### TASK ITEM
Copy each line of the data below in which the word "every" can be found.

-*-

**src/rtl/vga_timing_gen.sv**
```systemverilog
// VGA 640x480@60 raster timing generator; every output is registered from the next-state counts.
// Define VGA_FRAME_CNT_EN to add the 8-bit frame_count output.
module vga_timing_gen #(
    parameter int H_VISIBLE = 640,
    parameter int H_FP      = 16,
    parameter int H_SYNC    = 96,
    parameter int H_BP      = 48,
    parameter int V_VISIBLE = 480,
    parameter int V_FP      = 10,
    parameter int V_SYNC    = 2,
    parameter int V_BP      = 33,
    parameter bit SYNC_POL  = 1'b0
) (
    input  logic        clk_25MHz,
    input  logic        reset,
    output logic [10:0] hcount,
    output logic [10:0] vcount,
    output logic        blank,
    output logic        hsync,
    output logic        vsync,
    output logic        frame_start
`ifdef VGA_FRAME_CNT_EN
    ,
    output logic [7:0]  frame_count
`endif
);

    localparam int H_TOTAL = H_VISIBLE + H_FP + H_SYNC + H_BP;
    localparam int V_TOTAL = V_VISIBLE + V_FP + V_SYNC + V_BP;

    localparam logic [10:0] H_LAST   = 11'(H_TOTAL - 1);
    localparam logic [10:0] V_LAST   = 11'(V_TOTAL - 1);
    localparam logic [10:0] H_VIS    = 11'(H_VISIBLE);
    localparam logic [10:0] V_VIS    = 11'(V_VISIBLE);
    localparam logic [10:0] HS_BEGIN = 11'(H_VISIBLE + H_FP);
    localparam logic [10:0] HS_END   = 11'(H_VISIBLE + H_FP + H_SYNC);
    localparam logic [10:0] VS_BEGIN = 11'(V_VISIBLE + V_FP);
    localparam logic [10:0] VS_END   = 11'(V_VISIBLE + V_FP + V_SYNC);

    logic [10:0] h_next;
    logic [10:0] v_next;
    logic        blank_next;
    logic        hsync_next;
    logic        vsync_next;
    logic        frame_start_next;

    // NOTE: every always_comb output gets a default first, so no path can infer a latch.
    always_comb begin
        h_next           = hcount + 11'd1;
        v_next           = vcount;
        frame_start_next = 1'b0;
        if (hcount >= H_LAST) begin
            h_next = '0;
            if (vcount >= V_LAST) begin
                v_next           = '0;
                frame_start_next = 1'b1;
            end else begin
                v_next = vcount + 11'd1;
            end
        end

        // Decode the position the counters are about to hold, so the flops stay aligned.
        blank_next = (h_next >= H_VIS) || (v_next >= V_VIS);
        hsync_next = ((h_next >= HS_BEGIN) && (h_next < HS_END)) ? SYNC_POL : ~SYNC_POL;
        vsync_next = ((v_next >= VS_BEGIN) && (v_next < VS_END)) ? SYNC_POL : ~SYNC_POL;
    end

    // NOTE: sequential state uses non-blocking assignments so every flop samples pre-edge values.
    always_ff @(posedge clk_25MHz or posedge reset) begin
        if (reset) begin
            hcount      <= '0;
            vcount      <= '0;
            blank       <= 1'b0;
            hsync       <= ~SYNC_POL;
            vsync       <= ~SYNC_POL;
            frame_start <= 1'b0;
        end else begin
            hcount      <= h_next;
            vcount      <= v_next;
            blank       <= blank_next;
            hsync       <= hsync_next;
            vsync       <= vsync_next;
            frame_start <= frame_start_next;
        end
    end

`ifdef VGA_FRAME_CNT_EN
    // Counts completed frames; steps on the same edge that raises frame_start.
    always_ff @(posedge clk_25MHz or posedge reset) begin
        if (reset) begin
            frame_count <= '0;
        end else if (frame_start_next) begin
            frame_count <= frame_count + 8'd1;
        end
    end
`endif

endmodule

```
**config.mk**
```make
export PLATFORM = sky130hd
export DESIGN_NAME = vga_timing_gen
export DESIGN_NICKNAME = d
export VERILOG_FILES = /design/src/rtl/vga_timing_gen.sv
export SDC_FILE = /design/constraint.sdc
export NUM_CORES = 1
export LEC_CHECK = 0
export CORE_MARGIN = 1
export CORE_UTILIZATION = 60
export DETAILED_ROUTE_END_ITERATION = 16
export DONT_BUFFER_PORTS = 1
export HOLD_SLACK_MARGIN = 0.1
export PLACE_DENSITY = 0.76
export SYNTH_ARGS = -nofsm -noshare
export SYNTH_HDL_FRONTEND = slang
export SYNTH_SLANG_ARGS = --single-unit
```
**constraint.sdc**
```tcl
create_clock -name clk_25MHz -period 2.31 [get_ports clk_25MHz]
set_input_delay 0.462 -clock clk_25MHz [delete_from_list [all_inputs] [get_ports clk_25MHz]]
set_output_delay 0.462 -clock clk_25MHz [all_outputs]
set_load 0.05 [all_outputs]
```
-- Word level (Yosys, flattened, before mapping)
Cells that the tools add are included.
Widths: inputs -> output; s select.
- register bits: 26
- output and inout port bits: 26
- bits of input ports: 2
- logic and storage cells: 26
- mux-type cells: 7
- reductions and logical operators: 3
- magnitude comparators: 8
- add/sub/neg operators: 2
- operators with widths (operator ; count):
    $ge 11x10->1 const B ; 4
    $mux 11 ; 3
    $add 11x1->11 const B ; 2
    $ge 11x9->1 const B ; 2
    $lt 11x10->1 const B ; 1
    $lt 11x9->1 const B ; 1
    $mux 1 ; 4
    $logic_and 1x1->1 ; 2
    $logic_or 1x1->1 ; 1

-- Longest topological paths before layout
Gate-level depths: netlist of the first run.
- depth in word-level cells: 6
- depth in mapped cells: 8
- depth with buffers taken out: 7

-- Least setup slack after synthesis of the first run
No wires, ideal clock.
- path kind: register to register
- start: register hcount[0]
- end: register vsync
- slack: -0.064 ns
- buffers on the path: 0
- clock period less this slack: 2.374 ns
- required time: 2.214 ns
- setup time: 0.096 ns
- stages on the path, launching flop included: 8
- arrival time: 2.278 ns
- cell sequence: dfrtp_1 -> ha_1 -> nand4_1 -> o211ai_4 -> nand3_4 -> or4_1 -> a32o_1 -> nand4b_1
- cells in the longest elaborated chain, start to end: 5
- elaborated cells on any way between the ends: 6
- classes of those cells: order compare: 3; mux: 2; reduce/logical: 1
- RTL lines (element ; line ; text):
    start, declared ; 16 ; output logic [10:0] hcount,
    start signal, assigned ; 78 ; hcount <= h_next;
    $ge 11x10->1 * ; 52 ; if (hcount >= H_LAST) begin
    $mux 11 * ; 52 ;
    $ge 11x9->1 or $lt 11x9->1 (tied branches) ; 65 ; vsync_next = ((v_next >= VS_BEGIN) && (v_next < VS_END)) ? SYNC_POL : ~SYNC_POL;
    $logic_and 1x1->1 * ; 65 ;
    $mux 1 * ; 65 ;
    via vsync_next ; 44 ; logic vsync_next;
    end signal, assigned ; 75 ; vsync <= ~SYNC_POL;
    end signal, assigned ; 82 ; vsync <= vsync_next;
    end, declared ; 20 ; output logic vsync,
The timed path passes the listed nets; every way through them passes the cells marked *.

-- Worst setup path in the final report of the first run
- start: register vcount[5]
- end: register vsync
- cells in the longest elaborated chain, start to end: 6
- elaborated cells on any way between the ends: 8
- classes of those cells: add/sub: 1; order compare: 3; mux: 3; reduce/logical: 1
- RTL lines (element ; line ; text):
    start, declared ; 17 ; output logic [10:0] vcount,
    start signal, assigned ; 79 ; vcount <= v_next;
    $add 11x1->11 or $ge 11x10->1 (tied branches) ; 58, 54 ;
    $mux 11 ; 54 ; if (vcount >= V_LAST) begin
    $mux 11 * ; 52 ;
    $ge 11x9->1 or $lt 11x9->1 (tied branches) ; 65 ;
    $logic_and 1x1->1 * ; 65 ;
    $mux 1 * ; 65 ;
    via vsync_next ; 44 ;
Marked as above.

==> results of run 1 <==
[per-stage QoR]
step	util [%]	instances
3_3_place_gp	74.58	203
6_report	76.91	207
4_1_cts	76.91	207
3_5_place_dp	74.58	203
5_1_grt	76.91	207
2_1_floorplan	-	151
[cell families after synthesis]
group           Yosys count
compound gates           36
xor+xnor                  8
fa+ha+maj                 3
buf+inv                   7
flops                    26
other cells               1
simple gates             70
[per-layer routing]
metal | vias up | global-route usage [%] | wire length [um] | part of all wire [%]
li1 | 607 | - | - | -
met1 | 605 | 39.96 | 1550 | 45
met2 | 61 | 46.75 | 1595 | 46
met3 | 10 | 6.433 | 245 | 7.1
met4 | 0 | 11.26 | 47 | 1.4
met5 | - | 0 | 0 | 0
[worst register-to-register path: cells and delay by family, from the launching register on]
| family | cells | cell delay (ps) |
|---|---|---|
| compound gates | 2 | 490 |
| simple gates | 4 | 1120 |
| flops | 1 | 490 |
[report_power, final]
part | switching (mW) | total, mW | internal, mW
logic | 0.439 | 0.606 | 0.167
registers | 0.0491 | 0.567 | 0.518
clock network | 0.135 | 0.311 | 0.175
total | 0.623 | 1.48 | 0.861
[flip-flops by register name, indices dropped and copies added, names as in the netlist]
name and cells:
blank 1, frame_start 1, hcount 11, hsync 1, vcount 11, vsync 1
[synthesized netlist by cell type (4+ instances only)]
library cell	n
a21oi_1	4
and2_2	4
dfrtp_1	24
inv_1	4
nand2_1	12
nand3_1	6
nand4_1	4
nor2_1	18
o21ai_0	4
o21ai_1	7
o31ai_1	4
xnor2_1	5
[how the worst min path moves through the flow]
stage / start / to / depth (start not counted)
floorplan: reset / blank$_DFF_PP0_ / 1
detailed placement: reset / hcount[10]$_DFF_PP0_ / 1
finish: reset / hcount[10]$_DFF_PP0_ / 1
global placement: reset / hcount[10]$_DFF_PP0_ / 1
CTS: reset / vcount[7]$_DFF_PP0_ / 1
global route: reset / vcount[7]$_DFF_PP0_ / 1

-*-

### RESPONSE
// VGA 640x480@60 raster timing generator; every output is registered from the next-state counts.
    // NOTE: every always_comb output gets a default first, so no path can infer a latch.
    // NOTE: sequential state uses non-blocking assignments so every flop samples pre-edge values.
The timed path passes the listed nets; every way through them passes the cells marked *.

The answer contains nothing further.